Lampedusa, al Piccolo Eliseo migranti, speranza e umanità
In un momento storico in cui il l’Europa si trova a dover affrontare la più imponente migrazione di massa che la storia conosca dopo l’esodo della Seconda Guerra Mondiale, nella più completa inettitudine e inefficacia delle politiche comunitarie, la produzione teatrale e artistica in generale non può rimanere indifferente davanti ad un fenomeno di tale portata. L’arte, almeno quella, ricorda al mondo intero che dietro lo sciacallaggio mediatico di questo “fastidioso problema” ci sono delle persone, degli esseri umani con caratteristiche e sentimenti esattamente uguali a quelli di tutti gli altri che, semplicemente, rischiano il tutto e per tutto per sfuggire a morte certa. Finalmente sul palco del Piccolo Eliseo dopo tre anni dalla sua prima rappresentazione nel Regno Unito, fino al prossimo 18 febbraio sarà in scena Lampedusa, intenso testo del britannico Anders Lustgarten e qui diretto da Gianpiero Borgia.
La scenografia e la struttura dello spettacolo sono essenziali e per questo ancor più potenti: una sorta di faro/boa galleggiante accompagnato da un sapiente gioco di luci, fa da sfondo ai due monologhi alternati dei bravissimi Fabio Troiano e Donatella Finocchiaro. Lui un pescatore siciliano che ormai da tempo non tira più in barca pesce, ma solo i corpi gonfi e sfatti dei profughi annegati in mare; lei un’amareggiata italo-marocchina che lavora per una società di recupero crediti, diventata cinica a forza di avere quotidianamente a che fare con la disperazione altrui. Due storie e due vissuti completamente diversi, ma che in qualche modo si legano e si intrecciano, avendo in comune non solo l’umanità disperata con cui sono costretti a trattare per “lavoro”, ma soprattutto il barlume di speranza che quell’umanità ai margini custodisce.

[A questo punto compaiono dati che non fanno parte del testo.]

<file path="config.mk">
export PLATFORM = sky130hd
export DESIGN_NAME = branch_resolve_unit
export DESIGN_NICKNAME = d
export VERILOG_FILES = /design/src/rtl/branch_resolve_unit.sv
export SDC_FILE = /design/constraint.sdc
export NUM_CORES = 1
export LEC_CHECK = 0
export CORE_ASPECT_RATIO = 0.75
export CORE_MARGIN = 5
export CORE_UTILIZATION = 48
export CTS_CLUSTER_SIZE = 16
export DETAILED_ROUTE_END_ITERATION = 12
export GPL_TIMING_DRIVEN = 0
export PLACE_DENSITY = 0.81
export SKIP_CTS_REPAIR_TIMING = 1
export SLEW_MARGIN = 20
export SYNTH_ARGS = -nofsm -noshare
export SYNTH_HDL_FRONTEND = slang
export SYNTH_SLANG_ARGS = --single-unit
export TNS_END_PERCENT = 1
</file>
<file path="constraint.sdc">
create_clock -name clk -period 3 [get_ports clk]
set_input_delay 0.75 -clock clk [delete_from_list [all_inputs] [get_ports clk]]
set_output_delay 0.75 -clock clk [all_outputs]
set_load 0.05 [all_outputs]
</file>
**config.mk**
```make
export PLATFORM = sky130hd
export DESIGN_NAME = uc_fsm
export DESIGN_NICKNAME = d
export VERILOG_FILES = /design/src/rtl/uc_pkg.sv /design/src/rtl/uc_decode.sv /design/src/rtl/uc_fsm.sv
export SDC_FILE = /design/constraint.sdc
export NUM_CORES = 1
export LEC_CHECK = 0
export ABC_AREA = 1
export BUFFER_PORTS_ARGS = -buffer_cell sky130_fd_sc_hd__buf_2
export CORE_ASPECT_RATIO = 1.75
export CORE_MARGIN = 2
export CORE_UTILIZATION = 40
export CTS_BUF_LIST = sky130_fd_sc_hd__clkbuf_16
export CTS_CLUSTER_DIAMETER = 80
export CTS_CLUSTER_SIZE = 28
export DETAILED_ROUTE_END_ITERATION = 12
export PLACE_DENSITY = 0.63
export SYNTH_ARGS = -nofsm -noshare
export SYNTH_HDL_FRONTEND = slang
export SYNTH_SLANG_ARGS = --single-unit
```
**constraint.sdc**
```tcl
create_clock -name clk -period 1.6 [get_ports clk]
set_input_delay 0.24 -clock clk [delete_from_list [all_inputs] [get_ports clk]]
set_output_delay 0.24 -clock clk [all_outputs]
set_load 0.02 [all_outputs]
```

Dietro ai “muri che pensavamo di avere abbandonato alla memoria della storia e che invece tornano ad erigersi con prepotenza” fortunatamente ci sono ancora le persone, la gentilezza e la generosità d’animo, l’altruismo, la disponibilità, i sorrisi confortanti, la pura gioia di ritrovarsi e stare insieme, la sopravvivenza della speranza malgrado ogni tragedia. Tutto ciò che ci resta ancora di umano e che spezza con forza quella barriera di odio, rabbia, paura e diffidenza che il populismo politico ci vorrebbe far credere troppo alta da superare, a favore dell’egoismo e dell’anacronistica difesa dei confini.
Nella veemenza del pugno allo stomaco dei racconti di morte e risentimento di Troiano e di quelli di angoscia e desiderio di riscatto della Finocchiaro, Lampedusa diventa emblema geografico di speranza, l’approdo metaforico di ogni migrazione, quel faro a cui migliaia di individui sognano di arrivare dopo aver conosciuto tutte le disgrazie umane e provato ad attraversare quell’impietoso “deserto blu” per ricominciare, semplicemente, a vivere. “Noi non ci fermeremo mai!” è quello che urla un migrante nigeriano sul molo dell’isola, a ricordare a tutti che guerra e miseria hanno prodotto una congestione di traffico umano e un flusso migratorio, purtroppo e per il momento, inarrestabile. Le notizie dei barconi in arrivo, dei corpi di migranti dispersi in mare, dei campi profughi ai confini d’Europa, sono talmente frequenti e ripetitive da aver assuefatto le nostre coscienze. Se ci si ferma un attimo a pensare all’indicibile dolore che si prova ad esser costretti a lasciare le proprie casa, la propria terra, i propri affetti, al fatto che l’esigenza di rivolgersi al mare rischiando la vita non è propriamente dettata da incosciente spirito d’avventura, che se si è pronti ad affrontare violenze di ogni tipo, stupri o pestaggi pur di partire, o se si guarda l’orrore e la disperazione negli occhi di queste persone, si può, forse, avere una vaga idea dello sconfinato lume di speranza che li muove.